From the first entry to the last, repeat them all exactly.

---------- MATERIAL PROVIDED

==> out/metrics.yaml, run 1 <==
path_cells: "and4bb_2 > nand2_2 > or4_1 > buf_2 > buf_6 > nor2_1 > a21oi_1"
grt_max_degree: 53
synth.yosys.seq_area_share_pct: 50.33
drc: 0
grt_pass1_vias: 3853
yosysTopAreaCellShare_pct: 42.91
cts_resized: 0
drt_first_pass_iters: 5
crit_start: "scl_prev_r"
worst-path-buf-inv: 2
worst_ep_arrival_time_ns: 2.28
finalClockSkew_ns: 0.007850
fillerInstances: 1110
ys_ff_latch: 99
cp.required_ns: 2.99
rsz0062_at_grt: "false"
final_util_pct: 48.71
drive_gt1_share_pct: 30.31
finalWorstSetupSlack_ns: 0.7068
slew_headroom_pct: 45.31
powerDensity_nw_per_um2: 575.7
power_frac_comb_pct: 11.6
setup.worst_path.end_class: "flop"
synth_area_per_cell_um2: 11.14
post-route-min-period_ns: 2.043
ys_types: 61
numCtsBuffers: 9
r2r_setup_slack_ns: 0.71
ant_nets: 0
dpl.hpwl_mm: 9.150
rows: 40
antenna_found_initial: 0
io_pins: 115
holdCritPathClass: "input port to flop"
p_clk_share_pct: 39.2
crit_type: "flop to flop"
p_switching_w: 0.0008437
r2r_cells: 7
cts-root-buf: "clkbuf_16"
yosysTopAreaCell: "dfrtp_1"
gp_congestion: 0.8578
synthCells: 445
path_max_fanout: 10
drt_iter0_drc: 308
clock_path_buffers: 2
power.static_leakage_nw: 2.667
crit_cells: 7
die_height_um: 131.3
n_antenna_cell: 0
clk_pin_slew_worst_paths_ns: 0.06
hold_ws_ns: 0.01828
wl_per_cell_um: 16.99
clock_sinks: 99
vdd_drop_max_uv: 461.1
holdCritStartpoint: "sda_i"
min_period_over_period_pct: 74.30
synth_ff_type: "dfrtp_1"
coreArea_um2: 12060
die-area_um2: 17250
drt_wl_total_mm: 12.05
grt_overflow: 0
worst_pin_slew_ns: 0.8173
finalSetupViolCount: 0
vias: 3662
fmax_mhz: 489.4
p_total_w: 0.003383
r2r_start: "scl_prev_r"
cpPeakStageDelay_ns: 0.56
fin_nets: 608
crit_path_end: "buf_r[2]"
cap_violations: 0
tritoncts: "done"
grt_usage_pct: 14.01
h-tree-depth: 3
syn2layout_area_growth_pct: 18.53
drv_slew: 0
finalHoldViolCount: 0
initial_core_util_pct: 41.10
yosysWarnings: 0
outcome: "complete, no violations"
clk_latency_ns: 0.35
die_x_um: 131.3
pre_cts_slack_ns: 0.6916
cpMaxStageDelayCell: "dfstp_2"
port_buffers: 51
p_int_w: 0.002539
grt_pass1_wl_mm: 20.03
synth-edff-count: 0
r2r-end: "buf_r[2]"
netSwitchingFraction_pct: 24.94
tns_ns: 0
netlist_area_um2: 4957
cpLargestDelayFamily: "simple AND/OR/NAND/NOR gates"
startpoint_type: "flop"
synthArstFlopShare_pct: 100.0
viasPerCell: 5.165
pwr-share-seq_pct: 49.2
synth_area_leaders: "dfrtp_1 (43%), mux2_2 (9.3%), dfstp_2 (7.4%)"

--------------------

TASK OUTPUT —
==> out/metrics.yaml, run 1 <==
path_cells: "and4bb_2 > nand2_2 > or4_1 > buf_2 > buf_6 > nor2_1 > a21oi_1"
grt_max_degree: 53
synth.yosys.seq_area_share_pct: 50.33
drc: 0
grt_pass1_vias: 3853
yosysTopAreaCellShare_pct: 42.91
cts_resized: 0
drt_first_pass_iters: 5
crit_start: "scl_prev_r"
worst-path-buf-inv: 2
worst_ep_arrival_time_ns: 2.28
finalClockSkew_ns: 0.007850
fillerInstances: 1110
ys_ff_latch: 99
cp.required_ns: 2.99
rsz0062_at_grt: "false"
final_util_pct: 48.71
drive_gt1_share_pct: 30.31
finalWorstSetupSlack_ns: 0.7068
slew_headroom_pct: 45.31
powerDensity_nw_per_um2: 575.7
power_frac_comb_pct: 11.6
setup.worst_path.end_class: "flop"
synth_area_per_cell_um2: 11.14
post-route-min-period_ns: 2.043
ys_types: 61
numCtsBuffers: 9
r2r_setup_slack_ns: 0.71
ant_nets: 0
dpl.hpwl_mm: 9.150
rows: 40
antenna_found_initial: 0
io_pins: 115
holdCritPathClass: "input port to flop"
p_clk_share_pct: 39.2
crit_type: "flop to flop"
p_switching_w: 0.0008437
r2r_cells: 7
cts-root-buf: "clkbuf_16"
yosysTopAreaCell: "dfrtp_1"
gp_congestion: 0.8578
synthCells: 445
path_max_fanout: 10
drt_iter0_drc: 308
clock_path_buffers: 2
power.static_leakage_nw: 2.667
crit_cells: 7
die_height_um: 131.3
n_antenna_cell: 0
clk_pin_slew_worst_paths_ns: 0.06
hold_ws_ns: 0.01828
wl_per_cell_um: 16.99
clock_sinks: 99
vdd_drop_max_uv: 461.1
holdCritStartpoint: "sda_i"
min_period_over_period_pct: 74.30
synth_ff_type: "dfrtp_1"
coreArea_um2: 12060
die-area_um2: 17250
drt_wl_total_mm: 12.05
grt_overflow: 0
worst_pin_slew_ns: 0.8173
finalSetupViolCount: 0
vias: 3662
fmax_mhz: 489.4
p_total_w: 0.003383
r2r_start: "scl_prev_r"
cpPeakStageDelay_ns: 0.56
fin_nets: 608
crit_path_end: "buf_r[2]"
cap_violations: 0
tritoncts: "done"
grt_usage_pct: 14.01
h-tree-depth: 3
syn2layout_area_growth_pct: 18.53
drv_slew: 0
finalHoldViolCount: 0
initial_core_util_pct: 41.10
yosysWarnings: 0
outcome: "complete, no violations"
clk_latency_ns: 0.35
die_x_um: 131.3
pre_cts_slack_ns: 0.6916
cpMaxStageDelayCell: "dfstp_2"
port_buffers: 51
p_int_w: 0.002539
grt_pass1_wl_mm: 20.03
synth-edff-count: 0
r2r-end: "buf_r[2]"
netSwitchingFraction_pct: 24.94
tns_ns: 0
netlist_area_um2: 4957
cpLargestDelayFamily: "simple AND/OR/NAND/NOR gates"
startpoint_type: "flop"
synthArstFlopShare_pct: 100.0
viasPerCell: 5.165
pwr-share-seq_pct: 49.2
synth_area_leaders: "dfrtp_1 (43%), mux2_2 (9.3%), dfstp_2 (7.4%)"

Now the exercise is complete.